Extract each line from the entries below that has the string "processor" in it.

-=-=-

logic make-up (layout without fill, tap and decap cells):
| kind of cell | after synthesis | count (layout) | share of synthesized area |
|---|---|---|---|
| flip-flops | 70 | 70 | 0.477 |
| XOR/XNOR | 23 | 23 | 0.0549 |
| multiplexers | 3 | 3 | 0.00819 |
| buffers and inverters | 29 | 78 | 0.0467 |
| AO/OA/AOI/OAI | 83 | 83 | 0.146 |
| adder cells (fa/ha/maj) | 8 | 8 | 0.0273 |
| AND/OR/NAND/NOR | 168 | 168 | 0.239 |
$ cat src/rtl/alu_mult_seq.sv
// alu_mult_seq: unsigned shift-and-add multiplier that borrows the shared
// execute-stage ALU (ADD op) through an alu_req/alu_gnt handshake.
// Produces the low 32 bits of op_a*op_b plus an unsigned overflow flag.
//
// Optional feature macro: MULT_EARLY_EXIT_EN
//   defined   -> RUN finishes as soon as the remaining multiplier is zero
//   undefined -> always exactly N_BITS granted RUN cycles (fixed latency)
//
// state | meaning
// IDLE  | waiting for start
// RUN   | one ALU add per granted cycle, stalls while alu_gnt=0
// DONE  | done pulse; start here chains straight back into RUN
module alu_mult_seq #(
    parameter int N_BITS = 32
) (
    input  logic        CLK,
    input  logic        nRST,
    input  logic        start,
    input  logic [31:0] op_a,
    input  logic [31:0] op_b,
    output logic        busy,
    output logic        done,
    output logic [31:0] result,
    output logic        ovf,
    output logic        alu_req,
    input  logic        alu_gnt,
    output logic [3:0]  alu_aluop,
    output logic [31:0] alu_port_a,
    output logic [31:0] alu_port_b,
    input  logic [31:0] alu_output
);

    localparam logic [3:0]  ALU_ADD     = 4'b0010;
    localparam logic [32:0] MASK_EXT    = (33'd1 << N_BITS) - 33'd1;
    localparam logic [31:0] MPLIER_MASK = MASK_EXT[31:0];
    localparam logic [5:0]  LAST_CNT    = 6'(N_BITS - 1);

    typedef enum logic [1:0] {
        S_IDLE = 2'd0,
        S_RUN  = 2'd1,
        S_DONE = 2'd2
    } state_t;

    state_t      state_q, state_d;
    logic [31:0] acc_q, acc_d;
    logic [31:0] mcand_q, mcand_d;
    logic [31:0] mplier_q, mplier_d;
    logic [5:0]  cnt_q, cnt_d;
    logic        lost_q, lost_d;
    logic        ovf_int_q, ovf_int_d;
    logic [31:0] result_q, result_d;
    logic        ovf_q, ovf_d;
    logic        busy_q, busy_d;
    logic        done_q, done_d;
    logic        alu_req_q, alu_req_d;
    logic        early_exit;
    logic        load;

    // Next-state and datapath: load on accepted start, one add per granted RUN cycle
    always_comb begin
        state_d   = state_q;
        acc_d     = acc_q;
        mcand_d   = mcand_q;
        mplier_d  = mplier_q;
        cnt_d     = cnt_q;
        lost_d    = lost_q;
        ovf_int_d = ovf_int_q;
        result_d  = result_q;
        ovf_d     = ovf_q;
`ifdef MULT_EARLY_EXIT_EN
        early_exit = (mplier_q == 32'd0);
`else
        early_exit = 1'b0;
`endif
        load = start && ((state_q == S_IDLE) || (state_q == S_DONE));

        case (state_q)
            S_IDLE: begin
                if (start) state_d = S_RUN;
            end
            S_RUN: begin
                if (early_exit) begin
                    result_d = acc_q;
                    ovf_d    = ovf_int_q;
                    state_d  = S_DONE;
                end else if (alu_gnt) begin
                    if (mplier_q[0]) begin
                        acc_d = alu_output;
                        // a wrapped add or a partial product already past bit 31
                        if ((alu_output < acc_q) || lost_q) ovf_int_d = 1'b1;
                    end
                    lost_d   = lost_q | mcand_q[31];
                    mcand_d  = mcand_q << 1;
                    mplier_d = mplier_q >> 1;
                    cnt_d    = cnt_q + 6'd1;
                    if (cnt_q == LAST_CNT) begin
                        result_d = acc_d;
                        ovf_d    = ovf_int_d;
                        state_d  = S_DONE;
                    end
                end
            end
            S_DONE: begin
                state_d = start ? S_RUN : S_IDLE;
            end
            default: state_d = S_IDLE;
        endcase

        if (load) begin
            acc_d     = 32'd0;
            mcand_d   = op_a;
            mplier_d  = op_b & MPLIER_MASK;
            cnt_d     = 6'd0;
            lost_d    = 1'b0;
            ovf_int_d = 1'b0;
        end

        busy_d = (state_d == S_RUN);
        done_d = (state_d == S_DONE);
`ifdef MULT_EARLY_EXIT_EN
        // the early-exit cycle does not consume the ALU
        alu_req_d = (state_d == S_RUN) && (mplier_d != 32'd0);
`else
        alu_req_d = (state_d == S_RUN);
`endif
    end

    // State and registered outputs, synchronous active-low reset
    always_ff @(posedge CLK) begin
        if (!nRST) begin
            state_q   <= S_IDLE;
            acc_q     <= 32'd0;
            mcand_q   <= 32'd0;
            mplier_q  <= 32'd0;
            cnt_q     <= 6'd0;
            lost_q    <= 1'b0;
            ovf_int_q <= 1'b0;
            result_q  <= 32'd0;
            ovf_q     <= 1'b0;
            busy_q    <= 1'b0;
            done_q    <= 1'b0;
            alu_req_q <= 1'b0;
        end else begin
            state_q   <= state_d;
            acc_q     <= acc_d;
            mcand_q   <= mcand_d;
            mplier_q  <= mplier_d;
            cnt_q     <= cnt_d;
            lost_q    <= lost_d;
            ovf_int_q <= ovf_int_d;
            result_q  <= result_d;
            ovf_q     <= ovf_d;
            busy_q    <= busy_d;
            done_q    <= done_d;
            alu_req_q <= alu_req_d;
        end
    end

    assign busy       = busy_q;
    assign done       = done_q;
    assign result     = result_q;
    assign ovf        = ovf_q;
    assign alu_req    = alu_req_q;
    assign alu_aluop  = ALU_ADD;
    assign alu_port_a = (state_q == S_RUN) ? acc_q : 32'd0;
    assign alu_port_b = (state_q == S_RUN) ? mcand_q : 32'd0;

endmodule
==> src/rtl/dram_arbiter.sv <==
// DRAM port arbiter: a processor run owns the DRAM port in RUN; otherwise a
// host single-beat read/write port is served. A watchdog bounds each run.
//
// state | meaning
// IDLE  | no run; host accesses and start accepted
// RUN   | processor owns DRAM, host stalled, watchdog counting
// DONE  | run finished normally; host accesses accepted
// FAULT | watchdog expired; host locked out until clear
// H_IDLE| no host access
// H_ACC | access cycle A (write strobe or read address issue)
// H_WAIT| read latency cycles A+1 .. A+RD_LAT
// H_ACK | one-cycle host_ack
module dram_arbiter #(
    parameter int unsigned       RD_LAT   = 1,
    parameter int unsigned       WDOG_W   = 24,
    parameter logic [WDOG_W-1:0] WDOG_MAX = 24'hFFFFFF
) (
    input  logic        clock,
    input  logic        reset,
    input  logic        start,
    input  logic        clear,
    input  logic        proc_finish,
    input  logic        proc_wr_en,
    input  logic [15:0] proc_addr,
    input  logic [7:0]  proc_din,
    input  logic        host_req,
    input  logic        host_we,
    input  logic [15:0] host_addr,
    input  logic [7:0]  host_din,
    input  logic [7:0]  ram_out,
    output logic        proc_enable,
    output logic        dram_wr_en,
    output logic [15:0] dram_addr,
    output logic [7:0]  dram_din,
    output logic        host_ack,
    output logic [7:0]  host_rdata,
    output logic        busy,
    output logic        done,
    output logic        timeout_err
);

    typedef enum logic [1:0] {IDLE, RUN, DONE, FAULT} state_t;
    typedef enum logic [1:0] {H_IDLE, H_ACC, H_WAIT, H_ACK} hstate_t;

    state_t             state_q, state_d;
    hstate_t            hstate_q, hstate_d;
    logic [15:0]        haddr_q, haddr_d;
    logic [7:0]         hdin_q, hdin_d;
    logic               hwe_q, hwe_d;
    logic [7:0]         rdata_q, rdata_d;
    logic [7:0]         lat_q, lat_d;
    logic [WDOG_W-1:0]  wdog_q, wdog_d;
    logic [WDOG_W-1:0]  wdog_inc;
    logic               fin_q, fin_d;
    logic               start_pend_q, start_pend_d;
    logic               clr_pend_q, clr_pend_d;
    logic               start_eff, clr_eff, h_free, go_run, accept;

    assign wdog_inc = wdog_q + 1'b1;

    always_ff @(posedge clock or posedge reset) begin
        if (reset) begin
            state_q      <= IDLE;
            hstate_q     <= H_IDLE;
            haddr_q      <= '0;
            hdin_q       <= '0;
            hwe_q        <= 1'b0;
            rdata_q      <= '0;
            lat_q        <= '0;
            wdog_q       <= '0;
            fin_q        <= 1'b0;
            start_pend_q <= 1'b0;
            clr_pend_q   <= 1'b0;
        end else begin
            state_q      <= state_d;
            hstate_q     <= hstate_d;
            haddr_q      <= haddr_d;
            hdin_q       <= hdin_d;
            hwe_q        <= hwe_d;
            rdata_q      <= rdata_d;
            lat_q        <= lat_d;
            wdog_q       <= wdog_d;
            fin_q        <= fin_d;
            start_pend_q <= start_pend_d;
            clr_pend_q   <= clr_pend_d;
        end
    end

    always_comb begin
        state_d    = state_q;
        hstate_d   = hstate_q;
        haddr_d    = haddr_q;
        hdin_d     = hdin_q;
        hwe_d      = hwe_q;
        rdata_d    = rdata_q;
        lat_d      = lat_q;
        wdog_d     = wdog_q;
        clr_pend_d = clr_pend_q;
        fin_d      = proc_finish && (state_q == RUN);

        start_eff = start || start_pend_q;
        clr_eff   = clear || clr_pend_q;
        // The ack cycle counts as free so back-to-back accesses and a
        // pending start can both be taken at the edge that ends it.
        h_free    = (hstate_q == H_IDLE) || (hstate_q == H_ACK);
        go_run    = (state_q == IDLE) && start_eff &&
                    (((hstate_q == H_IDLE) && !host_req) || (hstate_q == H_ACK));
        accept    = host_req && h_free && !go_run &&
                    ((state_q == IDLE) || (state_q == DONE));
        start_pend_d = (state_q == IDLE) && start_eff && !go_run;

        case (state_q)
            IDLE: begin
                if (go_run) begin
                    state_d = RUN;
                    wdog_d  = '0;
                end
            end
            RUN: begin
                wdog_d = wdog_inc;
                if (fin_q) begin
                    state_d = DONE;
                end else if (wdog_inc == WDOG_MAX) begin
                    state_d = FAULT;
                end
            end
            default: begin
                if (clr_eff) begin
                    if (h_free) begin
                        state_d    = IDLE;
                        clr_pend_d = 1'b0;
                    end else begin
                        clr_pend_d = 1'b1;
                    end
                end
            end
        endcase

        if (accept) begin
            haddr_d = host_addr;
            hdin_d  = host_din;
            hwe_d   = host_we;
        end

        case (hstate_q)
            H_IDLE: begin
                if (accept) hstate_d = H_ACC;
            end
            H_ACC: begin
                if (hwe_q) begin
                    hstate_d = H_ACK;
                end else if (RD_LAT == 0) begin
                    rdata_d  = ram_out;
                    hstate_d = H_ACK;
                end else begin
                    lat_d    = 8'(RD_LAT - 1);
                    hstate_d = H_WAIT;
                end
            end
            H_WAIT: begin
                if (lat_q == '0) begin
                    rdata_d  = ram_out;
                    hstate_d = H_ACK;
                end else begin
                    lat_d = lat_q - 1'b1;
                end
            end
            default: begin
                hstate_d = accept ? H_ACC : H_IDLE;
            end
        endcase
    end

    assign proc_enable = (state_q == RUN);
    assign dram_wr_en  = proc_enable ? proc_wr_en : ((hstate_q == H_ACC) && hwe_q);
    assign dram_addr   = proc_enable ? proc_addr : haddr_q;
    assign dram_din    = proc_enable ? proc_din : hdin_q;
    assign host_ack    = (hstate_q == H_ACK);
    assign host_rdata  = rdata_q;
    assign busy        = proc_enable || (hstate_q != H_IDLE);
    assign done        = (state_q == DONE);
    assign timeout_err = (state_q == FAULT);

endmodule
$ cat src/rtl/park_sensor_array_pkg.sv
// Shared definitions for the joystick-sensor parking array: scan FSM states,
// JSTK command constants and receive-frame field positions.
package park_pkg;

  typedef enum logic [2:0] {
    ST_IDLE,
    ST_SETUP,
    ST_SHIFT,
    ST_GAP,
    ST_DONE
  } state_e;

  localparam int          JSTK_BYTES   = 5;
  localparam logic [5:0]  JSTK_LED_CMD = 6'b100000;

  // X spans byte0 and byte1[1:0], which are contiguous in the 40-bit frame
  localparam int X_LSB   = 0;
  localparam int X_W     = 10;
  localparam int BTN_BIT = 32;

  function automatic logic [X_W-1:0] frame_x(input logic [8*JSTK_BYTES-1:0] f);
    return f[X_LSB +: X_W];
  endfunction

  function automatic logic frame_btn(input logic [8*JSTK_BYTES-1:0] f);
    return f[BTN_BIT];
  endfunction

endpackage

-=-=-

RESPONSE TO THIS TASK:
// DRAM port arbiter: a processor run owns the DRAM port in RUN; otherwise a
// RUN   | processor owns DRAM, host stalled, watchdog counting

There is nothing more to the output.